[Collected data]

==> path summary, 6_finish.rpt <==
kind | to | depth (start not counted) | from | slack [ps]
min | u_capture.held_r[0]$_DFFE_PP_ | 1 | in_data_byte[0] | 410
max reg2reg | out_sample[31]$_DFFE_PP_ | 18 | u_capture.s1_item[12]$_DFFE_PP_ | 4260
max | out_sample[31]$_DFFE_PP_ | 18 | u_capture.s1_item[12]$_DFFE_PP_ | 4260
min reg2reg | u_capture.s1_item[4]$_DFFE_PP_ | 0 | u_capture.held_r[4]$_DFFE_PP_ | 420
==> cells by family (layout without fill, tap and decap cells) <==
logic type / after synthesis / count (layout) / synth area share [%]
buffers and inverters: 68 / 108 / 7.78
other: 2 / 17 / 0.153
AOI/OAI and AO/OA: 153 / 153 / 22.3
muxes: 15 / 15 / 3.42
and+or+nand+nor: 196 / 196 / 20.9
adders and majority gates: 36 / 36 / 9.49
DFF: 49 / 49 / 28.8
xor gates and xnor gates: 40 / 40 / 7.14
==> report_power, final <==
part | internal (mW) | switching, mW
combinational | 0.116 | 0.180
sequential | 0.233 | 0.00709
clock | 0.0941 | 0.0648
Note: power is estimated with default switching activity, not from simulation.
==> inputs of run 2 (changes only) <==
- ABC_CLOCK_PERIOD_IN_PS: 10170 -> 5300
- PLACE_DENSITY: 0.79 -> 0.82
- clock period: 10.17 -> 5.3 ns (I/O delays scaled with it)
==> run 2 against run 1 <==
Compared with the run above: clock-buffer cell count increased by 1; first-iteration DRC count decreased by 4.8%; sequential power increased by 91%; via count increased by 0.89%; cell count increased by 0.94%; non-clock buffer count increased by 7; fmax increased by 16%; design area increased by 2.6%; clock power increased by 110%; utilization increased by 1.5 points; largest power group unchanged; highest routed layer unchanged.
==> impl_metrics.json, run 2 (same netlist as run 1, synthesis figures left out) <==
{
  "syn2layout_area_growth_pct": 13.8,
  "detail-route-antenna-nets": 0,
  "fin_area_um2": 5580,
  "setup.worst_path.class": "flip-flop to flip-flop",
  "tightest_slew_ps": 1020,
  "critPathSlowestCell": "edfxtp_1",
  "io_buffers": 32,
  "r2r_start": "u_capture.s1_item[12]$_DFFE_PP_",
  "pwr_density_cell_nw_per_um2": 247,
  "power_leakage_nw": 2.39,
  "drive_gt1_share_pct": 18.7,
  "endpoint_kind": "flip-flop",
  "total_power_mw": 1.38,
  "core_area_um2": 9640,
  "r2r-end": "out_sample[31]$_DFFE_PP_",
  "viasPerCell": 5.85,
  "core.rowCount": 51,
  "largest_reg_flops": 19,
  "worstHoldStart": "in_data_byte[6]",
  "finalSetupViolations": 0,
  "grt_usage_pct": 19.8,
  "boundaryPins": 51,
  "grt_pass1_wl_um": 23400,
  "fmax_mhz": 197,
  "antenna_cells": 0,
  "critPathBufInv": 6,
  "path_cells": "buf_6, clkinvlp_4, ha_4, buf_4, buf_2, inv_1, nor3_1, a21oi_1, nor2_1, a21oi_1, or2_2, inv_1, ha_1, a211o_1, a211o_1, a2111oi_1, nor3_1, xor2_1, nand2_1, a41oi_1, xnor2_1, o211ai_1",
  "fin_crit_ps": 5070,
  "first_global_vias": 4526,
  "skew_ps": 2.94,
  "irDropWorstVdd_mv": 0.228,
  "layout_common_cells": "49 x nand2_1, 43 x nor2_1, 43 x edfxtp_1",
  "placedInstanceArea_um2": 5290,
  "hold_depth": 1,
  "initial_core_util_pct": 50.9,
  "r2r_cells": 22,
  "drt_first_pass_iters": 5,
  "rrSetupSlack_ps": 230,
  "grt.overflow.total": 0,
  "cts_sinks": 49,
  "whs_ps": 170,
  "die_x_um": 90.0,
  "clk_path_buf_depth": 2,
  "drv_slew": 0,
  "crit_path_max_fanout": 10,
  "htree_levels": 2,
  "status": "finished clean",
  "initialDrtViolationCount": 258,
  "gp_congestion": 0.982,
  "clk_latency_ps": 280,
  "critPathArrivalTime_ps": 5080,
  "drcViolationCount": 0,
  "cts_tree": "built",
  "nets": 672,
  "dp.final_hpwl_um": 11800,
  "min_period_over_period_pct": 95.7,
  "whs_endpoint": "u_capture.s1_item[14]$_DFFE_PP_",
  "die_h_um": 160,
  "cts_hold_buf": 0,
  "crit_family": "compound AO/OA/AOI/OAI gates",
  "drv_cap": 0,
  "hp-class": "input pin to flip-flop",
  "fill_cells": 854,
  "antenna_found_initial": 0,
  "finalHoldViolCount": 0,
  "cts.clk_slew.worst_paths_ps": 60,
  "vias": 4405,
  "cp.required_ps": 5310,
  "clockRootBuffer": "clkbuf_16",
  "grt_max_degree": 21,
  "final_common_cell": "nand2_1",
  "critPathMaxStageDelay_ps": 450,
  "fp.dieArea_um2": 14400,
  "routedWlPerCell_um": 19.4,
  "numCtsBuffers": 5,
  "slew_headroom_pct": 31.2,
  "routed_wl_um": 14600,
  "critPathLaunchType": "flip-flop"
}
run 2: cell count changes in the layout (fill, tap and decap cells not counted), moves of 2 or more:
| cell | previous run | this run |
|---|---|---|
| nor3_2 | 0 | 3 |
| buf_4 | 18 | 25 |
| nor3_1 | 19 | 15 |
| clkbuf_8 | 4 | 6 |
===== src/swrs_pkg.sv =====
// Shared constants, command and status types, and the quarter-wave sine table.
package swrs_pkg;

  // Geometry of the row store and the shift range.
  localparam int MAX_WIDTH    = 2048;
  localparam int MAX_SHIFT    = 48;
  localparam int SINE_ENTRIES = 1024;

  localparam int LINE_AW    = $clog2(MAX_WIDTH);
  localparam int COL_W      = LINE_AW + 1;
  localparam int POS_W      = COL_W + 1;
  localparam int SINE_AW    = $clog2(SINE_ENTRIES);
  localparam int QUARTER    = SINE_ENTRIES / 4;
  localparam int QUARTER_AW = SINE_AW - 2;
  localparam int SINE_MAG_W = 15;
  localparam int PROD_W     = 2 * SINE_MAG_W;
  localparam int OFS_W      = $clog2(MAX_SHIFT + 1) + 1;

  // Field and register widths.
  localparam int PIX_W       = 32;
  localparam int AMP_W       = 6;
  localparam int STEP_W      = 16;
  localparam int PHASE_W     = 16;
  localparam int CFG_DATA_W  = 16;
  localparam int CFG_INDEX_W = 2;

  localparam logic [PIX_W-1:0]  WHITE_PIXEL       = '1;
  localparam logic [AMP_W-1:0]  AMPLITUDE_RESET   = AMP_W'(42);
  localparam logic [STEP_W-1:0] FRAME_STEP_RESET  = STEP_W'(720);
  localparam logic [STEP_W-1:0] ROW_STEP_RESET    = STEP_W'(695);

  // Configuration register indexes.
  typedef enum logic [CFG_INDEX_W-1:0] {
    CFG_AMPLITUDE  = 2'd0,
    CFG_FRAME_STEP = 2'd1,
    CFG_ROW_STEP   = 2'd2
  } cfg_reg_t;

  // Steps of the per-row offset calculation.
  typedef enum logic [1:0] {
    PREP_FRAME_SINE,
    PREP_ROW_SINE,
    PREP_MULTIPLY,
    PREP_SCALE
  } prep_op_t;

  // Commands from the controller to the datapath.
  typedef struct packed {
    logic     prep_en;
    prep_op_t prep_op;
    logic     stream_en;
    logic     flush_en;
  } swrs_cmd_t;

  // Status from the datapath to the controller.
  typedef struct packed {
    logic col_zero;
    logic row_end_acc;
    logic flush_done;
  } swrs_sts_t;

  // Sine magnitude at quarter-turn position r (0..16384), Q0.15, rounded.
  // A degree-9 Taylor polynomial in Q30; evaluated only while elaborating.
  function automatic logic [SINE_MAG_W-1:0] quarter_sine(input logic [14:0] r);
    logic [63:0] one_q30;
    logic [63:0] a;
    logic [63:0] x2;
    logic [63:0] t;
    logic [63:0] s;
    logic [63:0] v;
    one_q30 = 64'd1 << 30;
    a  = 64'(r) * 64'd102944;
    x2 = (a * a) >> 30;
    t  = one_q30 - x2 / 64'd72;
    t  = one_q30 - ((x2 * t) >> 30) / 64'd42;
    t  = one_q30 - ((x2 * t) >> 30) / 64'd20;
    t  = one_q30 - ((x2 * t) >> 30) / 64'd6;
    s  = (a * t) >> 30;
    v  = (s * 64'd32767 + (one_q30 >> 1)) >> 30;
    if (v > 64'd32767) begin
      v = 64'd32767;
    end
    return v[SINE_MAG_W-1:0];
  endfunction

  // First quarter of the table, both ends included, packed one entry after another.
  function automatic logic [(QUARTER+1)*SINE_MAG_W-1:0] sine_quarter_table();
    logic [(QUARTER+1)*SINE_MAG_W-1:0] tbl;
    tbl = '0;
    for (int k = 0; k <= QUARTER; k++) begin
      tbl[k*SINE_MAG_W +: SINE_MAG_W] = quarter_sine(15'(k * (16384 / QUARTER)));
    end
    return tbl;
  endfunction

  localparam logic [(QUARTER+1)*SINE_MAG_W-1:0] SINE_QUARTER = sine_quarter_table();

endpackage


===== src/swrs_ctrl.sv =====
// Controller: sequences the offset setup, the pixel stream and the row flush.
module swrs_ctrl (
  input  logic                clk,
  input  logic                rst_n,
  input  logic                cfg_we,
  input  swrs_pkg::swrs_sts_t sts,
  output swrs_pkg::swrs_cmd_t cmd
);

  typedef enum logic [2:0] {
    ST_FRAME_SINE,
    ST_ROW_SINE,
    ST_MULTIPLY,
    ST_SCALE,
    ST_STREAM,
    ST_FLUSH
  } state_t;

  state_t state_r;
  state_t state_nxt;

  // Next state. A register write before the first pixel of a row restarts the setup.
  always_comb begin
    state_nxt = state_r;
    unique case (state_r)
      ST_FRAME_SINE: begin
        state_nxt = cfg_we ? ST_FRAME_SINE : ST_ROW_SINE;
      end
      ST_ROW_SINE: begin
        state_nxt = cfg_we ? ST_FRAME_SINE : ST_MULTIPLY;
      end
      ST_MULTIPLY: begin
        state_nxt = cfg_we ? ST_FRAME_SINE : ST_SCALE;
      end
      ST_SCALE: begin
        state_nxt = cfg_we ? ST_FRAME_SINE : ST_STREAM;
      end
      ST_STREAM: begin
        if (sts.row_end_acc) begin
          state_nxt = ST_FLUSH;
        end else if (sts.col_zero && cfg_we) begin
          state_nxt = ST_FRAME_SINE;
        end
      end
      ST_FLUSH: begin
        if (sts.flush_done) begin
          state_nxt = ST_FRAME_SINE;
        end
      end
      default: begin
        state_nxt = ST_FRAME_SINE;
      end
    endcase
  end

  // Command decode.
  always_comb begin
    cmd.prep_en   = 1'b0;
    cmd.prep_op   = swrs_pkg::PREP_FRAME_SINE;
    cmd.stream_en = 1'b0;
    cmd.flush_en  = 1'b0;
    unique case (state_r)
      ST_FRAME_SINE: begin
        cmd.prep_en = 1'b1;
        cmd.prep_op = swrs_pkg::PREP_FRAME_SINE;
      end
      ST_ROW_SINE: begin
        cmd.prep_en = 1'b1;
        cmd.prep_op = swrs_pkg::PREP_ROW_SINE;
      end
      ST_MULTIPLY: begin
        cmd.prep_en = 1'b1;
        cmd.prep_op = swrs_pkg::PREP_MULTIPLY;
      end
      ST_SCALE: begin
        cmd.prep_en = 1'b1;
        cmd.prep_op = swrs_pkg::PREP_SCALE;
      end
      ST_STREAM: begin
        cmd.stream_en = !(sts.col_zero && cfg_we);
      end
      ST_FLUSH: begin
        cmd.flush_en = 1'b1;
      end
      default: begin
        cmd.prep_en = 1'b0;
      end
    endcase
  end

  // State register.
  always_ff @(posedge clk) begin
    if (!rst_n) begin
      state_r <= ST_FRAME_SINE;
    end else begin
      state_r <= state_nxt;
    end
  end

endmodule


===== config.mk =====
export PLATFORM = sky130hd
export DESIGN_NAME = swrs_ctrl
export DESIGN_NICKNAME = d
export VERILOG_FILES = /design/src/swrs_pkg.sv /design/src/swrs_ctrl.sv
export SDC_FILE = /design/constraint.sdc
export NUM_CORES = 1
export LEC_CHECK = 0
export ABC_AREA = 0
export BUFFER_PORTS_ARGS = -buffer_cell sky130_fd_sc_hd__buf_4
export CAP_MARGIN = 20
export CORE_AREA = 4 4 41 43
export CTS_CLUSTER_SIZE = 25
export DETAILED_ROUTE_END_ITERATION = 8
export DIE_AREA = 0 0 45 47
export GPL_TIMING_DRIVEN = 0
export MAX_ROUTING_LAYER = met4
export PLACE_DENSITY = 0.4
export RECOVER_POWER = 50
export SLEW_MARGIN = 25
export SYNTH_ARGS = -nofsm -noshare
export SYNTH_HDL_FRONTEND = slang
export SYNTH_SLANG_ARGS = --single-unit

===== constraint.sdc =====
create_clock -name clk -period 2.2 [get_ports clk]
set_clock_uncertainty 0.1 [all_clocks]
set_input_delay 0.44 -clock clk [delete_from_list [all_inputs] [get_ports clk]]
set_output_delay 0.44 -clock clk [all_outputs]
set_load 0.1 [all_outputs]

### Yosys cells after proc, flatten, opt, wreduce, memory -nomap -nowiden

Index checks and enable logic that the tools add are counted.

| storage, ports and cells | value |
|---|---|
| bits in writable memories | 0 |
| memories | 0 |
| register bits after elaboration | 3 |
| bits in latches | 0 |
| output and inout bits | 5 |
| word-level logic and storage cells | 25 |
| memory bits (read-only) | 0 |

| operators by class | value |
|---|---|
| shifts and indexed selects | 0 |
| reductions and logical operators | 5 |
| multipliers | 0 |
| $lt $le $gt $ge | 0 |
| equal/unequal tests | 7 |
| $add $sub $neg | 0 |
| div/mod/pow operators | 0 |
| bitwise gates (word level) | 0 |
| muxes and demuxes | 12 |

Operator list:

| cell | count |
|---|---|
| 3-bit one-hot mux with 6 select lines | 1 |
| 3-bit two-way mux | 4 |
| 3-bit by 2-bit == test with 1-bit output (second input constant) | 2 |
| 3-bit == test (second input constant) | 2 |
| 2-bit one-hot mux with 3 select lines | 1 |
| 1-bit two-way mux | 4 |
| 2-bit two-way mux | 2 |
| 4-bit OR reduction | 1 |
| 3-bit by 1-bit == test with 1-bit output (second input constant) | 1 |
| 3-bit logical NOT | 1 |
| 3-bit != test (second input constant) | 1 |
| 2-bit != test (second input constant) | 1 |
| 2-bit AND reduction | 1 |
| 1-bit logical AND | 1 |
| 1-bit logical NOT | 1 |

### Depth between registers and ports, before layout

| logic depth | value |
|---|---|
| word-level depth | 4 |
| depth in mapped cells | 3 |
| mapped depth without buffers | 3 |

### Worst setup path before layout

OpenSTA, ideal clock, no wires.

| timing path | value |
|---|---|
| path type | register to output |
| start | reg state_r[1] |
| end | out cmd[1] in the netlist's numbering |
| required time | 1,660 ps |
| buffers on the path | 0 |
| arrival | 2,714 ps |
| stages on the path, launching flop included | 3 |
| setup slack | -1,054 ps |
| path through | dfxtp_1 nand2b_2 nor3b_1 |

RTL lines:

| element | line | source |
|---|---|---|
| start, declared | swrs_ctrl.sv:19 | `state_t state_r;` |
| start signal, assigned | swrs_ctrl.sv:96 | `state_r <= state_nxt;` |
| end, declared | swrs_ctrl.sv:7 | `output swrs_pkg::swrs_cmd_t cmd` |

==> run summary <==
status -> finished, final reports clean
Crit Path Class -> reg2out
Post-synth EDFFs -> 0
routed wire length -> 506 um
Async SR Flop Fraction -> 0
All-Layer GR Usage -> 0.06194
DRT iter0 DRCs -> 0
total negative slack -> 0 ps
largest net degree at the start of global routing -> 8
Chip Height -> 47 um
Regs by FF count -> state_r x3
Max-slew headroom -> 0.6429
final worst-path cycle share -> 0.8167
crit-path max FO -> 5
synth warn -> 0
Mean Syn Cell Area -> 8.417 sq um
Area contributors post-synth -> dfxtp_1 (32%), nor2_1 (6.1%), o211a_1 (5.4%), and3b_1 (4.7%), and4_1 (4.7%)
Post-CTS Setup Inserts -> 0
syn nets -> 28
Final Hold Fails -> 0
# port buffers -> 10
worst-margin pin slew -> 537.9 ps
Vias -> 195
Core Region -> 0.001301 sq mm
power per standard cell area -> 620.6 mW/mm^2
reg2reg end -> state_r[2]
Post-Syn Area -> 185.2 sq um
detailed-route wire length per cell -> 9.922 um
global-route wire length before repair -> 883 um
peak per-stage delay on the critical path -> 320 ps
max reg flops -> 3
Yosys top cell by area -> dfxtp_1
CP arrival -> 1260 ps
# diodes -> 0
Finished Core Util -> 0.2365
GP Congestion -> 0.7609
LEAKAGE -> 0.1527 nW
reg2reg setup slack -> 960 ps
detail-routed via count per cell -> 3.824
I/O pin count -> 11
Num CTS Buffers -> 3
Area Growth Syn to Fin -> 66.22%
worst skew pair latency -> 230 ps
Setup-failing EPs final -> 0
Synth Instances -> 22
unrepaired setup endpoints after global routing -> false
CTS-repair resized insts -> 0
#FFs+latches synth -> 3
vias in the first global route -> 210
Top reg by flops -> state_r
Crit-path slowest cell -> dfxtp_1
Worst Hold Path EP -> state_r[2]
gr ovfl total -> 0
HP Start -> rst_n
sequential share of the synthesized area -> 0.3243
synth unique cells -> 17
layout cells sized above 1 -> 0.4722
most frequently used flop master after synthesis -> dfxtp_1
cells on worst reg2reg path -> 3
critical path launch point type -> flip-flop
clock sinks -> 3
Die Width -> 45 um
fin. max-slew vios -> 0
H-tree levels -> 1
first-pass iteration count of the detailed router -> 1
critical path endpoint category -> output pin
Site Rows -> 13
worst path required time -> 1660 ps
initial core utilization -> 0.1423
clk slew on worst S/H paths -> 40 ps
Fmax -> 556.6 MHz
CTS Buffer Depth -> 2
HP Class -> in2reg
antenna viol nets, final -> 0
top-area cell type share of the netlist area -> 0.3243
root buf cell -> clkbuf_4
initial antenna violation count -> 0
minimum clock period -> 1797 ps
max capacitance violation total -> 0
hold_buf cts -> 0
Commonest cells post-synth -> dfxtp_1 (3), nor2_1 (3), inv_1 (2)
Worst Hold Depth -> 2
Die Area -> 0.002115 sq mm
CTS tree -> done
Layout Nets -> 43
FF-to-FF Start -> state_r[1]
final hold slack -> 346.0 ps
worst path cell trace -> nand2b_2, nor3b_2, buf_4
hpwl dp -> 408 um
maximum vdd drop -> 416.8 uV
drc violations -> 0
[critical path, delay by kind of cell, from the launching register on]
| family | cells | cell delay [ps] |
|---|---|---|
| simple gates | 2 | 400 |
| buf+inv | 1 | 310 |
| flops | 1 | 320 |
[worst max path at each step]
stage	start	to	slack [ps]	depth (start not counted)
3_5_place_dp	cfg_we	cmd[1]	550	4
2_1_floorplan	state_r[1]	cmd[0]	-110	2
6_report	state_r[1]	cmd[1]	400	3
4_1_cts	state_r[2]	cmd[1]	360	3
3_3_place_gp	cfg_we	cmd[1]	570	4
5_1_grt	state_r[2]	cmd[1]	290	3
[logic make-up (layout without fill, tap and decap cells)]
group           count (synthesis)  in the layout  synth area share
compound gates                  3              3            0.1419
xor+xnor                        1              1           0.04731
buf+inv                         2             16           0.04056
flops                           3              3            0.3243
simple gates                   13             13            0.4460
[cells in the final DEF (no fill, tap or decap), drive strengths merged]
master,instances
a211oi,1
and2b,1
and3,1
and3b,1
and4,1
buf,9
clkbuf,5
dfxtp,3
inv,2
nand2,1
nand2b,1
nand3b,1
nor2,4
nor3,1
nor3b,1
o211a,1
o31a,1
xor2,1
[report_power, final]
| part | internal (W) | total (W) | switching [W] |
|---|---|---|---|
| registers | 0.0000567 | 0.0000600 | 0.00000329 |
| clock network | 0.0000679 | 0.0000958 | 0.0000279 |
| logic | 0.0000129 | 0.0000352 | 0.0000223 |
| total | 0.000138 | 0.000191 | 0.0000535 |
[routing by layer]
layer | GRT usage | up-vias | part of all wire
li1 | - | 106 | -
met1 | 0.06576 | 83 | 0.42
met2 | 0.09605 | 6 | 0.49
met3 | 0.04981 | 0 | 0.085
met4 | 0 | 0 | 0
met5 | - | - | 0
[area by class of cell]
cell class | instances | area (sq um)
tap | 15 | 18.77
sequential | 3 | 60.06
inverter | 2 | 7.507
timing repair buffer | 10 | 72.57
clock buffer | 4 | 26.28
multi-input combinational | 17 | 122.6
fill | 158 | 993.5
[per-stage QoR]
stage | setup slack (ps) | power (W) | area, sq um | std cells
2_1_floorplan | -113.1 | 0.00008326 | 190.2 | 22
3_3_place_gp | 569.2 | 0.00009592 | 284.0 | 47
3_5_place_dp | 549.0 | 0.00009659 | 284.0 | 47
4_1_cts | 360.9 | 0.0001956 | 310.3 | 51
5_1_grt | 285.2 | 0.0002044 | 307.8 | 51
6_report | 403.3 | 0.0001910 | 307.8 | 51
Note: power is estimated with default switching activity, not from simulation.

[What is expected]: Of the entries above, repeat exactly the lines between the line with "xor gates and xnor gates: 40 / 40 / 7.14" and the line with "run 2 against", inclusive, and no others.

[Task response]:
xor gates and xnor gates: 40 / 40 / 7.14
==> report_power, final <==
part | internal (mW) | switching, mW
combinational | 0.116 | 0.180
sequential | 0.233 | 0.00709
clock | 0.0941 | 0.0648
Note: power is estimated with default switching activity, not from simulation.
==> inputs of run 2 (changes only) <==
- ABC_CLOCK_PERIOD_IN_PS: 10170 -> 5300
- PLACE_DENSITY: 0.79 -> 0.82
- clock period: 10.17 -> 5.3 ns (I/O delays scaled with it)
==> run 2 against run 1 <==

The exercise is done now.